By Lauren Piek
Senior Jennalee Brummel originally came to UW-Whitewater with the intention of majoring in flute performance after receiving a full scholarship. That was her plan until one of her professors suggested she do something else besides play flute.
Brummel had always wanted to take voice lessons and found a new relationship with opera.
“Singing opera is so completely different than anything else,” Brummel said. “I had never even heard an opera before I came to school. It wasn’t even on my radar, and I discovered I loved it.”
Brummel has played the flute since she was nine, and when she switched to a vocal performance major, her parents were surprised, but supportive.
“It wasn’t until my junior recital that my parents ever actually heard me sing,” Brummel said. “They knew I was taking voice lessons, but since flute was still my major instrument, I was never performing recitals or anything. They were just shocked; they didn’t know I could sing that well. They were like ‘I didn’t know there was that opera voice coming out of you.’”
While a flute major, Brummel still was enrolled in choir classes with Dr. Robert Gehrenbeck, the director of Choral Activities at UW-Whitewater.
“She’s very talented, very hardworking,” Gehrenbeck said. “She has a fantastic soprano voice; she can sing really high, which is distinctive about her.”
While on a choir tour last year, Brummel sang very high notes while performing at the Milwaukee High School for the Arts.
Gehrenbeck said the students at the school were really good singers themselves and appreciative of the music. They also loved Brummel.
“We got to the part at the end, and she’s singing the high note, and then she hit the super-high note and got a standing ovation,” Gehrenbeck said. “It was awesome.”
Brummel’s experience as an instrumentalist has helped her as a vocalist, Gehrenbeck and senior Josh Wang said.
Wang and Brummel met as freshmen in the chamber singers choir course, and he will accompany Brummel on the piano for her senior recital.

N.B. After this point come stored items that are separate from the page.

<file path="config.mk">
export PLATFORM = sky130hd
export DESIGN_NAME = period_timer_with_pwm_top
export DESIGN_NICKNAME = d
export VERILOG_FILES = /design/src/hdl/ptpwm_pkg.sv /design/src/hdl/ptpwm_cfg_regs.sv /design/src/hdl/ptpwm_core.sv /design/src/hdl/period_timer_with_pwm_top.sv
export SDC_FILE = /design/constraint.sdc
export NUM_CORES = 1
export LEC_CHECK = 0
export ABC_AREA = 1
export BUFFER_PORTS_ARGS = -buffer_cell sky130_fd_sc_hd__buf_2
export CORE_ASPECT_RATIO = 1.2
export CORE_UTILIZATION = 61
export DETAILED_ROUTE_END_ITERATION = 16
export PLACE_DENSITY_LB_ADDON = 0.08
export SETUP_SLACK_MARGIN = 0.05
export SLEW_MARGIN = 25
export SYNTH_ARGS = -nofsm -noshare
export SYNTH_HDL_FRONTEND = slang
export SYNTH_SLANG_ARGS = --single-unit
</file>
<file path="constraint.sdc">
create_clock -name clk_i -period 4.5 [get_ports clk_i]
set_input_delay 0.9 -clock clk_i [delete_from_list [all_inputs] [get_ports clk_i]]
set_output_delay 0.9 -clock clk_i [all_outputs]
set_load 0.02 [all_outputs]
</file>
<file path="src/hdl/ptpwm_pkg.sv">
`timescale 1ns / 1ps

package ptpwm_pkg;

  localparam int unsigned MaxChannels = 3;
  localparam int unsigned CtrlW       = 7;
  localparam int unsigned DataW       = 8;
  localparam int unsigned IdxW        = 3;
  localparam int unsigned PreW        = 5;
  localparam int unsigned PostW       = 4;

  // timer_control bit layout
  localparam int unsigned CtrlPs4Bit  = 0;
  localparam int unsigned CtrlPs16Bit = 1;
  localparam int unsigned CtrlEnBit   = 2;
  localparam int unsigned CtrlPostLsb = 3;
  localparam int unsigned CtrlPostMsb = 6;

  localparam logic [PreW-1:0]  PreLimit16 = PreW'(16);
  localparam logic [PreW-1:0]  PreLimit4  = PreW'(4);
  localparam logic [PreW-1:0]  PreLimit1  = PreW'(1);
  localparam logic [DataW-1:0] PeriodRst  = 8'hFF;

  typedef enum logic [IdxW-1:0] {
    RegCtrl   = 3'd0,
    RegPeriod = 3'd1,
    RegPwmEn  = 3'd2,
    RegDuty1  = 3'd3,
    RegDuty2  = 3'd4,
    RegDuty3  = 3'd5
  } reg_idx_e;

  typedef struct packed {
    logic [CtrlW-1:0]                  ctrl;
    logic [DataW-1:0]                  period;
    logic [MaxChannels-1:0]            pwm_en;
    logic [MaxChannels-1:0][DataW-1:0] duty;
  } cfg_t;

endpackage

</file>
<file path="src/hdl/ptpwm_cfg_regs.sv">
`timescale 1ns / 1ps

module ptpwm_cfg_regs #(
  parameter int unsigned Channels = ptpwm_pkg::MaxChannels
) (
  input  logic                        clk_i,
  input  logic                        rst_ni,
  input  logic                        wr_i,
  input  logic [ptpwm_pkg::IdxW-1:0]  idx_i,
  input  logic [ptpwm_pkg::DataW-1:0] data_i,
  output ptpwm_pkg::cfg_t             cfg_o
);
  import ptpwm_pkg::*;

  logic [CtrlW-1:0]    ctrl_q;
  logic [DataW-1:0]    period_q;
  logic [Channels-1:0] pwm_en_q;
  reg_idx_e            idx;

  assign idx = reg_idx_e'(idx_i);

  always_ff @(posedge clk_i or negedge rst_ni) begin
    if (!rst_ni) begin
      ctrl_q   <= '0;
      period_q <= PeriodRst;
      pwm_en_q <= '0;
    end else if (wr_i) begin
      unique case (idx)
        RegCtrl:   ctrl_q   <= data_i[CtrlW-1:0];
        RegPeriod: period_q <= data_i;
        RegPwmEn:  pwm_en_q <= data_i[Channels-1:0];
        default:   ;
      endcase
    end
  end

  assign cfg_o.ctrl   = ctrl_q;
  assign cfg_o.period = period_q;

  for (genvar k = 0; k < MaxChannels; k++) begin : g_chan
    if (k < Channels) begin : g_on
      logic [DataW-1:0] duty_q;
      always_ff @(posedge clk_i or negedge rst_ni) begin
        if (!rst_ni) begin
          duty_q <= '0;
        end else if (wr_i && (idx_i == IdxW'(RegDuty1) + IdxW'(k))) begin
          duty_q <= data_i;
        end
      end
      assign cfg_o.duty[k]   = duty_q;
      assign cfg_o.pwm_en[k] = pwm_en_q[k];
    end else begin : g_off
      assign cfg_o.duty[k]   = '0;
      assign cfg_o.pwm_en[k] = 1'b0;
    end
  end

endmodule

</file>
<file path="src/hdl/ptpwm_core.sv">
`timescale 1ns / 1ps

module ptpwm_core #(
  parameter int unsigned Channels = ptpwm_pkg::MaxChannels
) (
  input  logic                              clk_i,
  input  logic                              rst_ni,
  input  logic                              step_i,
  input  logic                              tick_i,
  input  ptpwm_pkg::cfg_t                   cfg_i,
  output logic [ptpwm_pkg::DataW-1:0]       timer_value_o,
  output logic                              period_event_o,
  output logic [ptpwm_pkg::MaxChannels-1:0] pwm_pins_o
);
  import ptpwm_pkg::*;

  logic [DataW-1:0]                count_q, count_d, cnt_inc;
  logic [PreW-1:0]                 pre_q, pre_d, pre_inc, limit;
  logic [PostW-1:0]                post_q, post_d;
  logic [PostW:0]                  post_inc, post_limit;
  logic [Channels-1:0][DataW-1:0]  latch_q, latch_d;
  logic [Channels-1:0]             pin_q, pin_d;
  logic                            en, fire, match, expire;
  logic [MaxChannels-1:0]          pins_full;

  logic [DataW-1:0]       res_value_q;
  logic                   res_event_q;
  logic [MaxChannels-1:0] res_pins_q;

  always_comb begin
    en = tick_i & cfg_i.ctrl[CtrlEnBit];
    if (cfg_i.ctrl[CtrlPs16Bit]) begin
      limit = PreLimit16;
    end else if (cfg_i.ctrl[CtrlPs4Bit]) begin
      limit = PreLimit4;
    end else begin
      limit = PreLimit1;
    end
    pre_inc    = pre_q + PreW'(1);
    fire       = en && (pre_inc >= limit);
    cnt_inc    = count_q + DataW'(1);
    match      = fire && (cnt_inc == cfg_i.period);
    post_inc   = {1'b0, post_q} + (PostW+1)'(1);
    post_limit = {1'b0, cfg_i.ctrl[CtrlPostMsb:CtrlPostLsb]} + (PostW+1)'(1);
    expire     = match && (post_inc >= post_limit);

    pre_d   = pre_q;
    count_d = count_q;
    post_d  = post_q;
    latch_d = latch_q;
    pin_d   = pin_q;

    if (en) begin
      pre_d = fire ? '0 : pre_inc;
    end
    if (fire) begin
      count_d = match ? '0 : cnt_inc;
    end
    if (match) begin
      post_d = expire ? '0 : post_inc[PostW-1:0];
    end
    // Set at the match first, then compare against the new count.
    for (int i = 0; i < Channels; i++) begin
      if (match && cfg_i.pwm_en[i]) begin
        latch_d[i] = cfg_i.duty[i];
        pin_d[i]   = 1'b1;
      end
      if (en && cfg_i.pwm_en[i] && (count_d >= latch_d[i])) begin
        pin_d[i] = 1'b0;
      end
    end
  end

  for (genvar k = 0; k < MaxChannels; k++) begin : g_pins
    if (k < Channels) begin : g_on
      assign pins_full[k] = pin_d[k];
    end else begin : g_off
      assign pins_full[k] = 1'b0;
    end
  end

  always_ff @(posedge clk_i or negedge rst_ni) begin
    if (!rst_ni) begin
      count_q <= '0;
      pre_q   <= '0;
      post_q  <= '0;
      latch_q <= '0;
      pin_q   <= '0;
    end else if (step_i) begin
      count_q <= count_d;
      pre_q   <= pre_d;
      post_q  <= post_d;
      latch_q <= latch_d;
      pin_q   <= pin_d;
    end
  end

  always_ff @(posedge clk_i) begin
    if (step_i) begin
      res_value_q <= count_d;
      res_event_q <= expire;
      res_pins_q  <= pins_full;
    end
  end

  assign timer_value_o  = res_value_q;
  assign period_event_o = res_event_q;
  assign pwm_pins_o     = res_pins_q;

endmodule

</file>
<file path="src/hdl/period_timer_with_pwm_top.sv">
`timescale 1ns / 1ps

// Period timer with prescaler, postscaler and up to three PWM channels.
//
// Input channel (in_valid_i / in_ready_o / tick_i): one transaction per
// instruction-cycle slot; tick_i = 1 lets a timer tick elapse, tick_i = 0
// leaves all state alone but still yields a result.
// Output channel (out_valid_o / out_ready_i): exactly one result transaction
// per input transaction, in order: timer count after the tick, a period
// event flag set when the postscaler expires, and the PWM pin levels.
// Configuration channel (cfg_valid_i / cfg_ready_o): register index and data;
// always ready. Write only while the block is idle.
//
// From input acceptance to out_valid_o a transaction passes one input
// register, then the timer update that lands in the result register.
// Throughput is one transaction per cycle while out_ready_i holds; the
// timer state loop is a single 8-bit increment and compare per cycle.
// A stalled receiver holds the result register; the input register still
// takes one more transaction, after which in_ready_o drops until the
// output drains. Reset clears the timer, prescaler, postscaler, latched
// duties, pins, the configuration registers (period resets to 255) and
// both valid flags.
module period_timer_with_pwm_top #(
  parameter int unsigned Channels = ptpwm_pkg::MaxChannels
) (
  input  logic                              clk_i,
  input  logic                              rst_ni,
  input  logic                              in_valid_i,
  output logic                              in_ready_o,
  input  logic                              tick_i,
  output logic                              out_valid_o,
  input  logic                              out_ready_i,
  output logic [ptpwm_pkg::DataW-1:0]       timer_value_o,
  output logic                              period_event_o,
  output logic [ptpwm_pkg::MaxChannels-1:0] pwm_pins_o,
  input  logic                              cfg_valid_i,
  output logic                              cfg_ready_o,
  input  logic [ptpwm_pkg::IdxW-1:0]        cfg_index_i,
  input  logic [ptpwm_pkg::DataW-1:0]       cfg_data_i
);
  import ptpwm_pkg::*;

  cfg_t cfg;
  logic s1_valid_q, s1_tick_q, out_valid_q;
  logic adv_out, step;

  // Configuration writes never stall.
  assign cfg_ready_o = 1'b1;

  ptpwm_cfg_regs #(
    .Channels(Channels)
  ) u_cfg (
    .clk_i  (clk_i),
    .rst_ni (rst_ni),
    .wr_i   (cfg_valid_i),
    .idx_i  (cfg_index_i),
    .data_i (cfg_data_i),
    .cfg_o  (cfg)
  );

  // Result register can load when empty or being drained this cycle.
  assign adv_out    = !out_valid_q || out_ready_i;
  assign step       = s1_valid_q && adv_out;
  assign in_ready_o = !s1_valid_q || adv_out;

  always_ff @(posedge clk_i or negedge rst_ni) begin
    if (!rst_ni) begin
      s1_valid_q  <= 1'b0;
      out_valid_q <= 1'b0;
    end else begin
      if (in_ready_o) begin
        s1_valid_q <= in_valid_i;
      end
      if (adv_out) begin
        out_valid_q <= s1_valid_q;
      end
    end
  end

  // Hold the tick in the input register until the core takes it.
  always_ff @(posedge clk_i) begin
    if (in_valid_i && in_ready_o) begin
      s1_tick_q <= tick_i;
    end
  end

  ptpwm_core #(
    .Channels(Channels)
  ) u_core (
    .clk_i          (clk_i),
    .rst_ni         (rst_ni),
    .step_i         (step),
    .tick_i         (s1_tick_q),
    .cfg_i          (cfg),
    .timer_value_o  (timer_value_o),
    .period_event_o (period_event_o),
    .pwm_pins_o     (pwm_pins_o)
  );

  assign out_valid_o = out_valid_q;

  // A period event always comes from a match, which returns the count to 0.
  a_event_zero: assert property (@(posedge clk_i) disable iff (!rst_ni)
    (out_valid_o && period_event_o) |-> (timer_value_o == '0))
    else $error("period event with nonzero timer value");

  // Backpressure at the input only when both stages are full and stalled.
  a_stall_cause: assert property (@(posedge clk_i) disable iff (!rst_ni)
    !in_ready_o |-> (s1_valid_q && out_valid_o && !out_ready_i))
    else $error("input stalled without a full, stalled pipeline");

  // A stepped item shows up as a valid result on the next cycle.
  a_step_out: assert property (@(posedge clk_i) disable iff (!rst_ni)
    step |=> out_valid_o)
    else $error("stepped item did not reach the result register");

endmodule

</file>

Wang said there were two main things that have made Brummel a successful singer.
“She’s an instrumentalist at heart,” Wang said. “She started on the flute, so she’s got well-rounded musicianship, and she’s got the drive to be her best and practice and get where she needs to be.”
Brummel is performing an array of songs at her recital including arias, “The Doll Song,” from the opera “The Tales of Hoffmann” by Offenbach and “The Bell Song” from the opera “Lakme” by Delibes.
She also is singing “Shepherd on the Rock” by Schubert, accompanied with clarinet, and “Bright Rails,” “So Little There,” and “Beneath the Hawthorne Tree,” by Libby Larsen.
The performance is at 7:30 p.m. Friday, Nov. 8, in Light Recital Hall.